It's like you collect broken people.
A book I was just reading said something about how everyone collects something. Not me, I thought. I'm sort of opposed to collecting, as a matter of fact. I move a lot. Accumulating a bunch of stuff doesn't make much sense. I don't even have that many books, and I love books. A lot.
Then I remembered being told that I collect broken people. It seems apt.
When you get to know someone new, you wind up having to preface your stories with some idea of who the characters are. I find that a lot of my descriptions start with something about how the person I'm talking about has nothing at all in common with me. We couldn't be more different, I say more often than I had previously realized.
Looking back, it does seem that I've amassed a collection of incredibly varied people over the years. Some of them are still in my life, some not. But they have all been fascinating in their own ways and I have learned so much from them. Here I am, a girl from small-town Wisconsin, having had friends from all over the country and the world. People who have lived through things I can't begin to fathom, whose opinions and beliefs and personalities differ wildly from my own.

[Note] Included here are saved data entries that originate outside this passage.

Source: an optimization exercise on an open RTL-to-GDS flow (aim: a short achievable clock period and few clock cycles per item). Production flows keep margins and buffers that such runs may drop.
Only simulation tests tie the RTL to the original design; equivalence was not proved.
The clock port is modelled as an ideal driver, which makes a skipped or thinned clock tree look cheaper than it is; a real chip needs a root buffer or a tree.
Power and IR drop assume default switching activity.

== run E ==
Design three_class_quantum_scheduler, start of the top module:
module three_class_quantum_scheduler
(
  input  logic                 clk,
  input  logic                 rst_n,
  input  logic                 in_valid,
  output logic                 in_ready,
  input  logic                 in_command,
  input  logic [tcqs_pkg::PID_BITS-1:0]  in_process_id,
  input  logic [1:0]           in_process_class,
  input  logic [tcqs_pkg::TIME_BITS-1:0] in_burst_time,
  input  logic [4:0]           in_random_draw,
  output logic                 out_valid,
  input  logic                 out_ready,
  output logic [1:0]           out_status,
  output logic [tcqs_pkg::PID_BITS-1:0]  out_run_process_id,
  output logic [1:0]           out_run_class,
  output logic [tcqs_pkg::TIME_BITS-1:0] out_granted_time,
  output logic [tcqs_pkg::TIME_BITS-1:0] out_remaining_time,
  output logic                 out_finished,
  output logic                 out_all_empty,
  input  logic                 cfg_valid,
  output logic                 cfg_ready,
  input  logic [1:0]           cfg_index,
  input  logic [tcqs_pkg::TIME_BITS-1:0] cfg_data
);
  localparam int RES_W = 2 + PID_BITS + 2 + TIME_BITS + TIME_BITS + 1 + 1;
  localparam int FAW   = 3;
  localparam int CAP   = (1 << FAW);        
  localparam int NW    = 5;
  logic                 rst_q;
  logic [TIME_BITS-1:0] silver_q_r, bronze_q_r;
  logic [4:0]           limit_r;
  always_ff @(posedge clk) begin
    rst_q <= !rst_n;
  end
  always_ff @(posedge clk) begin
    if (!rst_n) begin
      silver_q_r <= SILVER_QUANTUM_RST;
      bronze_q_r <= BRONZE_QUANTUM_RST;
      limit_r    <= DRAW_LIMIT_RST;
    end else if (cfg_valid) begin
      case (cfg_index)
        REG_SILVER_QUANTUM: silver_q_r <= cfg_data;
        REG_BRONZE_QUANTUM: bronze_q_r <= cfg_data;
        REG_DRAW_LIMIT:     limit_r    <= cfg_data[4:0];
        default: ;
      endcase
    end
  end
  assign cfg_ready = 1'b1;
  logic                 in_ready_r;
  logic                 rdy_q;
  logic                 acc;
  logic                 v1;
  logic                 tk_q;
  logic [NW-1:0]        owed_q;
  ...
==> module three_class_quantum_scheduler, before the edit <==
module three_class_quantum_scheduler
(
  input  logic                 clk,
  input  logic                 rst_n,
  input  logic                 in_valid,
  output logic                 in_ready,
  input  logic                 in_command,
  input  logic [tcqs_pkg::PID_BITS-1:0]  in_process_id,
  input  logic [1:0]           in_process_class,
  input  logic [tcqs_pkg::TIME_BITS-1:0] in_burst_time,
  input  logic [4:0]           in_random_draw,
  output logic                 out_valid,
  input  logic                 out_ready,
  output logic [1:0]           out_status,
  output logic [tcqs_pkg::PID_BITS-1:0]  out_run_process_id,
  output logic [1:0]           out_run_class,
  output logic [tcqs_pkg::TIME_BITS-1:0] out_granted_time,
  output logic [tcqs_pkg::TIME_BITS-1:0] out_remaining_time,
  output logic                 out_finished,
  output logic                 out_all_empty,
  input  logic                 cfg_valid,
  output logic                 cfg_ready,
  input  logic [1:0]           cfg_index,
  input  logic [tcqs_pkg::TIME_BITS-1:0] cfg_data
);
  localparam int RES_W = 2 + PID_BITS + 2 + TIME_BITS + TIME_BITS + 1 + 1;
  localparam int FAW   = 3;
  localparam int CAP   = (1 << FAW);        
  localparam int NW    = 5;
  logic                 rst_q;
  logic [TIME_BITS-1:0] silver_q_r, bronze_q_r;
  logic [4:0]           limit_r;
  always_ff @(posedge clk) begin
    rst_q <= !rst_n;
  end
  always_ff @(posedge clk) begin
    if (!rst_n) begin
      silver_q_r <= SILVER_QUANTUM_RST;
      bronze_q_r <= BRONZE_QUANTUM_RST;
      limit_r    <= DRAW_LIMIT_RST;
    end else if (cfg_valid) begin
      case (cfg_index)
        REG_SILVER_QUANTUM: silver_q_r <= cfg_data;
        REG_BRONZE_QUANTUM: bronze_q_r <= cfg_data;
        REG_DRAW_LIMIT:     limit_r    <= cfg_data[4:0];
        default: ;
      endcase
    end
  end
  assign cfg_ready = 1'b1;
  logic                 in_ready_r;
  logic                 rdy_q;
  logic                 acc;
  logic                 v1;
  logic                 tk_q;
  logic [NW-1:0]        owed_q;
  logic                 ov;
  logic                 taken;
  assign acc = in_valid && rdy_q && rst_n;
  always_ff @(posedge clk) begin
    tk_q <= taken;
  end
  always_ff @(posedge clk) begin
    if (rst_q) owed_q <= '0;
    else       owed_q <= owed_q + NW'(v1) - NW'(tk_q);
  end
  always_ff @(posedge clk) begin
    in_ready_r <= !rst_n || rst_q || ((owed_q + NW'(v1) + NW'(in_ready_r)) < NW'(CAP));
    rdy_q      <= !rst_n || rst_q || ((owed_q + NW'(v1) + NW'(rdy_q)) < NW'(CAP));
  end
  assign in_ready = in_ready_r;
  logic                 add_g1, add_s1, add_b1, add1;
  logic                 disp1, disp_s1, disp_b1;
  logic [PID_BITS-1:0]  pid1;
  logic [TIME_BITS-1:0] burst1;
  logic                 is_add, is_disp, draw_b;
  assign is_add  = acc && (in_command == CMD_ADD);
  assign is_disp = acc && (in_command == CMD_DISPATCH);
  assign draw_b  = (in_random_draw <= limit_r);
  always_ff @(posedge clk) begin
    v1      <= acc;
    add1    <= is_add;
    add_g1  <= is_add && (in_process_class == 2'd0);
    add_s1  <= is_add && (in_process_class == 2'd1);
    add_b1  <= is_add && in_process_class[1];
    disp1   <= is_disp;
    disp_b1 <= is_disp && draw_b;
    disp_s1 <= is_disp && !draw_b;
    pid1    <= in_process_id;
    burst1  <= in_burst_time;
  end
  logic                 pop_g, push_g, pop_s, push_s, pop_b, push_b;
  logic [PID_BITS-1:0]  hp_g, hp_s, hp_b;
  logic [TIME_BITS-1:0] hb_g, hb_s, hb_b;
  logic [TIME_BITS-1:0] rot_g, rot_s, rot_b;
  logic                 hf_g, hf_s, hf_b;
  logic                 ne_g, ne_s, ne_b;
  logic                 full_g, full_s, full_b;
  logic                 nn_g, nn_s, nn_b;
  assign pop_g  = disp1 && ne_g;
  assign push_g = add_g1 && !full_g;
  assign pop_s  = disp_s1 && !ne_g && ne_s;
  assign push_s = (add_s1 && !full_s) || (pop_s && !hf_s);
  assign pop_b  = disp_b1 && !ne_g && ne_b;
  assign push_b = (add_b1 && !full_b) || (pop_b && !hf_b);
  tcqs_squeue #(.ROT(1'b0)) u_qg (
    .clk(clk), .rst(rst_q), .pop(pop_g), .push(push_g), .is_add(add1),
    .add_pid(pid1), .add_burst(burst1), .quant(bronze_q_r),
    .head_pid(hp_g), .head_burst(hb_g), .rot_burst(rot_g), .head_f(hf_g),
    .ne(ne_g), .full(full_g), .ne_nxt(nn_g)
  );
  tcqs_squeue #(.ROT(1'b1)) u_qs (
    .clk(clk), .rst(rst_q), .pop(pop_s), .push(push_s), .is_add(add1),
    .add_pid(pid1), .add_burst(burst1), .quant(silver_q_r),
    .head_pid(hp_s), .head_burst(hb_s), .rot_burst(rot_s), .head_f(hf_s),
    .ne(ne_s), .full(full_s), .ne_nxt(nn_s)
  );
  tcqs_squeue #(.ROT(1'b1)) u_qb (
    .clk(clk), .rst(rst_q), .pop(pop_b), .push(push_b), .is_add(add1),
    .add_pid(pid1), .add_burst(burst1), .quant(bronze_q_r),
    .head_pid(hp_b), .head_burst(hb_b), .rot_burst(rot_b), .head_f(hf_b),
    .ne(ne_b), .full(full_b), .ne_nxt(nn_b)
  );
  logic                 add_full, any_pop;
  logic [1:0]           res_status;
  logic [PID_BITS-1:0]  res_pid;
  logic [1:0]           res_class;
  logic [TIME_BITS-1:0] res_grant;
  logic [TIME_BITS-1:0] res_remain;
  logic                 res_fin;
  logic                 res_empty;
  always_comb begin
    add_full   = (add_g1 && full_g) || (add_s1 && full_s) || (add_b1 && full_b);
    any_pop    = pop_g || pop_s || pop_b;
    res_status = {add_full || (disp1 && !any_pop), add_full || any_pop};
    res_pid    = ({PID_BITS{pop_g}} & hp_g) | ({PID_BITS{pop_s}} & hp_s) |
                 ({PID_BITS{pop_b}} & hp_b);
    res_class  = {pop_b, pop_s};
    res_fin    = pop_g || (pop_s && hf_s) || (pop_b && hf_b);
    res_grant  = ({TIME_BITS{pop_g}} & hb_g) |
                 ({TIME_BITS{pop_s}} & (hf_s ? hb_s : silver_q_r)) |
                 ({TIME_BITS{pop_b}} & (hf_b ? hb_b : bronze_q_r));
    res_remain = ({TIME_BITS{pop_s && !hf_s}} & rot_s) |
                 ({TIME_BITS{pop_b && !hf_b}} & rot_b);
    res_empty  = !(nn_g || nn_s || nn_b);
  end
  logic [RES_W-1:0] od;
  tcqs_ofifo #(.W(RES_W), .AW(FAW)) u_ofifo (
    .clk(clk), .rst(rst_q), .rst_n(rst_n), .in_v(v1),
    .in_d({res_status, res_pid, res_class, res_grant, res_remain, res_fin, res_empty}),
    .out_ready(out_ready), .out_valid(ov), .taken(taken), .out_d(od)
  );
  assign out_valid = ov;
  assign {out_status, out_run_process_id, out_run_class, out_granted_time,
          out_remaining_time, out_finished, out_all_empty} = od;
endmodule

I'm not sure how I've been lucky enough to befriend so many people who, on paper, make no sense as the type of people who would want to hang out with me. But that ability has always been something I've liked about myself. I've never been the most popular person in any group, but for whatever reason, I've always managed to hang around the edges and wind up talking with the really interesting people.
Which is all the more extraordinary, when you consider that I tend to be intimidated by a lot of people at first, so the process of even getting into that first conversation can take quite some time and a lot of effort. Even more so when the other person is also the quiet type. I'm also not what you might call an open book, so becoming real, actual friends with me tends to be a lengthy process. It took months of knowing some of the people I'm thinking of to get there, but each and every time, it was worth it.
I don't mean to suggest here that "unlike me" equals "broken". Far from it. But in a lot of cases, broken does equal fascinating. I love hearing people's stories and it seems that when people get that sense from you, the sense that you really, honestly want to know, they'll tell you. Broken people usually have good stories. And they will listen to yours and maybe even say "really?" and "wow" at the right times. And maybe you'll become friends and then you'll have good stories to tell new friends later about that crazy road-trip or masterful prank or really amazing conversation.
It has occurred to me while writing this that you, Internet, are most likely part of my collection, aren't you? Well, then. Welcome. You're in very good company.